**WHAT TO PRODUCE**
Write out the data below exactly, beginning with the first line and ending once the line that has "evaluation launch pulse" is written.

**EXERCISE INPUTS**
### src/rtl/puf_response_sequencer_if.sv
// Host/PUF-side signal bundle for puf_response_sequencer.
//   slave  : sequencer view (drives busy, challenge, puf_trigger, resp_*)
//   master : host + PUF view (drives start, seed, xor_response, resp_ready)
// Ports carried:
//   start, seed[CHAL_W]        run request and initial challenge
//   busy                       sequencer not idle
//   challenge[CHAL_W]          challenge applied to the PUF chains
//   puf_trigger                one-cycle evaluation launch pulse
//   xor_response               combined PUF response bit
//   resp_data[RESP_BITS]       collected response word
//   resp_valid, resp_ready     response word handshake
interface puf_response_sequencer_if #(
  parameter int CHAL_W    = 64,
  parameter int RESP_BITS = 32
);
  logic                 start;
  logic [CHAL_W-1:0]    seed;
  logic                 busy;
  logic [CHAL_W-1:0]    challenge;
  logic                 puf_trigger;
  logic                 xor_response;
  logic [RESP_BITS-1:0] resp_data;
  logic                 resp_valid;
  logic                 resp_ready;

  modport slave (
    input  start, seed, xor_response, resp_ready,
    output busy, challenge, puf_trigger, resp_data, resp_valid
  );

  modport master (
    output start, seed, xor_response, resp_ready,
    input  busy, challenge, puf_trigger, resp_data, resp_valid
  );
endinterface
[config.mk]
export PLATFORM = sky130hd
export DESIGN_NAME = pulse_cmd_sender
export DESIGN_NICKNAME = d
export VERILOG_FILES = /design/src/rtl/pulse_cmd_sender.sv
export SDC_FILE = /design/constraint.sdc
export NUM_CORES = 1
export LEC_CHECK = 0
export ABC_AREA = 1
export ABC_CLOCK_PERIOD_IN_PS = 3800
export CAP_MARGIN = 10
export CORE_MARGIN = 1
export CORE_UTILIZATION = 50
export CTS_BUF_LIST = sky130_fd_sc_hd__clkbuf_8 sky130_fd_sc_hd__clkbuf_16
export CTS_CLUSTER_DIAMETER = 80
export CTS_CLUSTER_SIZE = 10
export DETAILED_ROUTE_END_ITERATION = 16
export DONT_BUFFER_PORTS = 1
export PLACE_DENSITY = 0.74
export RECOVER_POWER = 50
export SLEW_MARGIN = 20
export SYNTH_ARGS = -nofsm -noshare
export SYNTH_HDL_FRONTEND = slang
export SYNTH_SLANG_ARGS = --single-unit
[constraint.sdc]
create_clock -name clk -period 3.8 [get_ports clk]
set_clock_uncertainty 0.2 [all_clocks]
set_input_delay 0.38 -clock clk [delete_from_list [all_inputs] [get_ports clk]]
set_output_delay 0.38 -clock clk [all_outputs]
set_load 0.05 [all_outputs]
[src/rtl/pulse_cmd_sender.sv]
// pulse_cmd_sender
//   Host-side initiator for the 5-byte pulse-parameter UART command.
//   A command {ctrl, data} is accepted on a valid/ready port, sent as
//   data[7:0], data[15:8], data[23:16], data[31:24], ctrl through a UART byte
//   interface, and then the block waits for the 1-byte checksum echo
//   (8-bit wrapping sum of the four data bytes) and reports pass/fail.
//
//   Optional feature macro: PULSE_CMD_RETRY_EN
//     defined   - a failed attempt (mismatch, timeout, framing error) resends the
//                 whole frame up to MAX_RETRIES extra times before reporting.
//     undefined - single attempt; any failure is reported immediately.
//
// Ports
//   clk, rst           system clock, synchronous active-high reset
//   cmd_valid/ready    command handshake; ready only while idle
//   cmd_ctrl/cmd_data  control byte and 32-bit parameter, sampled on accept
//   transmit, tx_byte  one-cycle byte request to the UART transmitter
//   is_transmitting    UART transmitter busy
//   received, rx_byte  UART byte-received strobe and byte
//   recv_error         UART framing error strobe
//   busy               frame in progress (inverse of cmd_ready)
//   done, ok           one-cycle completion pulse and its pass/fail result
//   echo_byte          last byte seen while waiting for the echo
module pulse_cmd_sender #(
  parameter int unsigned TIMEOUT_CYCLES = 1000000,
  parameter int unsigned MAX_RETRIES    = 2
) (
  input  logic        clk,
  input  logic        rst,
  input  logic        cmd_valid,
  output logic        cmd_ready,
  input  logic [7:0]  cmd_ctrl,
  input  logic [31:0] cmd_data,
  output logic        transmit,
  output logic [7:0]  tx_byte,
  input  logic        is_transmitting,
  input  logic        received,
  input  logic [7:0]  rx_byte,
  input  logic        recv_error,
  output logic        busy,
  output logic        done,
  output logic        ok,
  output logic [7:0]  echo_byte
);

  typedef enum logic [2:0] {
    IDLE, LOAD, GUARD, WAIT_TX, WAIT_ECHO, DONE
  } state_t;

  localparam logic [31:0] TIMER_LAST = 32'(TIMEOUT_CYCLES - 1);

  state_t      state, state_nxt;
  logic [39:0] frame;
  logic [2:0]  idx;
  logic [7:0]  expected;
  logic [31:0] timer;
  logic [7:0]  cur_byte;
  logic        accept, last_byte, attempt_end, attempt_pass, retry;

  // Frame is kept intact and indexed so a retry can restart from byte 0.
  always_comb begin
    cur_byte = frame[39:32];
    case (idx)
      3'd0:    cur_byte = frame[7:0];
      3'd1:    cur_byte = frame[15:8];
      3'd2:    cur_byte = frame[23:16];
      3'd3:    cur_byte = frame[31:24];
      default: cur_byte = frame[39:32];
    endcase
  end

  assign accept       = cmd_valid && (state == IDLE);
  assign last_byte    = (idx == 3'd4);
  // A framing error wins over a same-cycle byte strobe.
  assign attempt_pass = (state == WAIT_ECHO) && received && !recv_error &&
                        (rx_byte == expected);
  assign attempt_end  = (state == WAIT_ECHO) &&
                        (received || recv_error || (timer == TIMER_LAST));

`ifdef PULSE_CMD_RETRY_EN
  logic [31:0] attempts;

  assign retry = attempt_end && !attempt_pass && (attempts < MAX_RETRIES);

  always_ff @(posedge clk) begin
    if (rst)         attempts <= '0;
    else if (accept) attempts <= '0;
    else if (retry)  attempts <= attempts + 32'd1;
  end
`else
  logic unused_cfg;

  assign retry      = 1'b0;
  assign unused_cfg = ^MAX_RETRIES;
`endif

  // State register
  always_ff @(posedge clk) begin
    if (rst) state <= IDLE;
    else     state <= state_nxt;
  end

  // Next-state logic
  always_comb begin
    state_nxt = state;
    case (state)
      IDLE:      if (accept) state_nxt = LOAD;
      LOAD:      if (!is_transmitting) state_nxt = GUARD;
      GUARD:     state_nxt = WAIT_TX;
      WAIT_TX:   if (!is_transmitting) state_nxt = last_byte ? WAIT_ECHO : LOAD;
      WAIT_ECHO: begin
        if (retry)            state_nxt = LOAD;
        else if (attempt_end) state_nxt = DONE;
      end
      DONE:      state_nxt = IDLE;
      default:   state_nxt = IDLE;
    endcase
  end

  // State-decoded outputs
  always_comb begin
    cmd_ready = (state == IDLE);
    busy      = (state != IDLE);
    done      = (state == DONE);
  end

  // Datapath: frame, byte index, checksum, echo result, timer, UART request
  always_ff @(posedge clk) begin
    if (rst) begin
      frame     <= '0;
      idx       <= '0;
      expected  <= '0;
      timer     <= '0;
      transmit  <= 1'b0;
      tx_byte   <= '0;
      ok        <= 1'b0;
      echo_byte <= '0;
    end else begin
      transmit <= 1'b0;
      case (state)
        IDLE: if (accept) begin
          frame     <= {cmd_ctrl, cmd_data};
          idx       <= '0;
          expected  <= cmd_data[7:0] + cmd_data[15:8] +
                       cmd_data[23:16] + cmd_data[31:24];
          echo_byte <= '0;
        end
        LOAD: if (!is_transmitting) begin
          transmit <= 1'b1;
          tx_byte  <= cur_byte;
        end
        WAIT_TX: if (!is_transmitting) begin
          if (last_byte) timer <= '0;
          else           idx   <= idx + 3'd1;
        end
        WAIT_ECHO: begin
          if (timer != '1) timer <= timer + 32'd1;
          if (recv_error) begin
            ok <= 1'b0;
          end else if (received) begin
            echo_byte <= rx_byte;
            ok        <= (rx_byte == expected);
          end else if (timer == TIMER_LAST) begin
            ok <= 1'b0;
          end
          if (retry) idx <= '0;
        end
        default: ;
      endcase
    end
  end

endmodule

==> Yosys cells after proc, flatten, opt, wreduce, memory -nomap -nowiden <==
Index checks and enable logic that the tools add are counted.
{ "totals": {"register_bits": 104, "input_bits": 54, "out_inout_bits": 21, "elab_cells": 79} }
{ "op_classes": {"add_sub_neg": 5, "eq_ne": 21, "n_mux": 23, "bitwise": 2, "n_reduce_logical": 19} }
{ "op_table": {"columns": ["cell", "count"], "rows": [
  ["two-way mux 32 bit", 3],
  ["case mux 32 bit (2 select lines)", 1],
  ["adder 32 x 1 -> 32 bit, second input constant", 1],
  ["== test 32 x 20 -> 1 bit, second input constant", 1],
  ["!= test 32 bit, second input constant", 1],
  ["case mux 8 bit (4 select lines)", 1],
  ["adder 8 bit", 3],
  ["two-way mux 3 bit", 8],
  ["two-way mux 8 bit", 3],
  ["case mux 8 bit (2 select lines)", 1],
  ["AND reduction 4 bit", 4],
  ["case mux 3 bit (5 select lines)", 1],
  ["!= test 2 bit, second input constant", 7],
  ["== test 3 x 2 -> 1 bit, second input constant", 4],
  ["== test 3 bit, second input constant", 3],
  ["== test 8 bit", 1],
  ["== test 3 x 1 -> 1 bit, second input constant", 2],
  ["logical NOT 3 bit", 2],
  ["case mux 3 bit (2 select lines)", 1],
  ["AND reduction 2 bit", 3],
  ["nonzero test 2 bit", 3],
  ["nonzero test 3 bit", 2],
  ["two-way mux 1 bit", 4],
  ["!= test 2 x 1 -> 1 bit, second input constant", 2],
  ["5 further kinds", 8]
]} }

==> Logic depth before layout (Yosys ltp) <==
{ "depth": {"word_depth": 5, "ltp_mapped": 12, "mapped_depth_nobuf": 12} }

==> Worst setup path before layout <==
No wires, ideal clock.
{ "synth_path": {"path_type": "in2reg", "from": "in cmd_data[1]", "to": "reg expected[5]", "setup_time_ns": 0.116, "t_arrival_ns": 2.662, "required_time_ns": 3.484, "path_slack_ns": 0.822, "stages": 11, "n_path_buf": 0, "cell_sequence": "inv_1 fa_1 inv_1 fa_1 ha_1 inv_1 fa_1 o31ai_1 xor2_1 o21ai_0 inv_1"} }
{ "synth_via": {"elab_chain_len": 3} }
{ "synth_rtl": {"columns": ["item", "line", "text"], "rows": [
  ["start: declaration", "33", "input logic [31:0] cmd_data,"],
  ["adder 8 bit (2 in series)", "144", "expected <= cmd_data[7:0] + cmd_data[15:8] +"],
  ["adder 8 bit", "145", "cmd_data[23:16] + cmd_data[31:24];"],
  ["end signal: assignment", "144", null],
  ["end: declaration", "55", "logic [7:0] expected;"]
]} }
No other way between the ends.
A chain may end at the register's enable or synchronous reset.

==> Worst setup path after layout <==
{ "layout_path": {"from": "reg timer[0]", "to": "reg timer[21]"} }
{ "layout_via": {"elab_chain_len": 3, "word_cells_on_any_way": 6, "cone_classes": "add/sub (1); eq/ne (2); mux (2); reduce/logical (1)"} }
{ "layout_rtl": {"columns": ["item", "line", "text"], "rows": [
  ["start: declaration", "56", "logic [31:0] timer;"],
  ["start signal: assignment", "157", "if (timer != '1) timer <= timer + 32'd1;"],
  ["adder 32 x 1 -> 32 bit or != test 32 bit (tied branches)", "157", null],
  ["two-way mux 32 bit or != test 2 x 1 -> 1 bit (tied branches)", null, null],
  ["case mux 32 bit (2 select lines) or AND reduction 4 bit (tied branches)", null, null]
]} }
Parallel ways exist; a longest one is shown, timed or not. The select of a mux whose other input is x is not followed.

**TASK RESPONSE**
### src/rtl/puf_response_sequencer_if.sv
// Host/PUF-side signal bundle for puf_response_sequencer.
//   slave  : sequencer view (drives busy, challenge, puf_trigger, resp_*)
//   master : host + PUF view (drives start, seed, xor_response, resp_ready)
// Ports carried:
//   start, seed[CHAL_W]        run request and initial challenge
//   busy                       sequencer not idle
//   challenge[CHAL_W]          challenge applied to the PUF chains
//   puf_trigger                one-cycle evaluation launch pulse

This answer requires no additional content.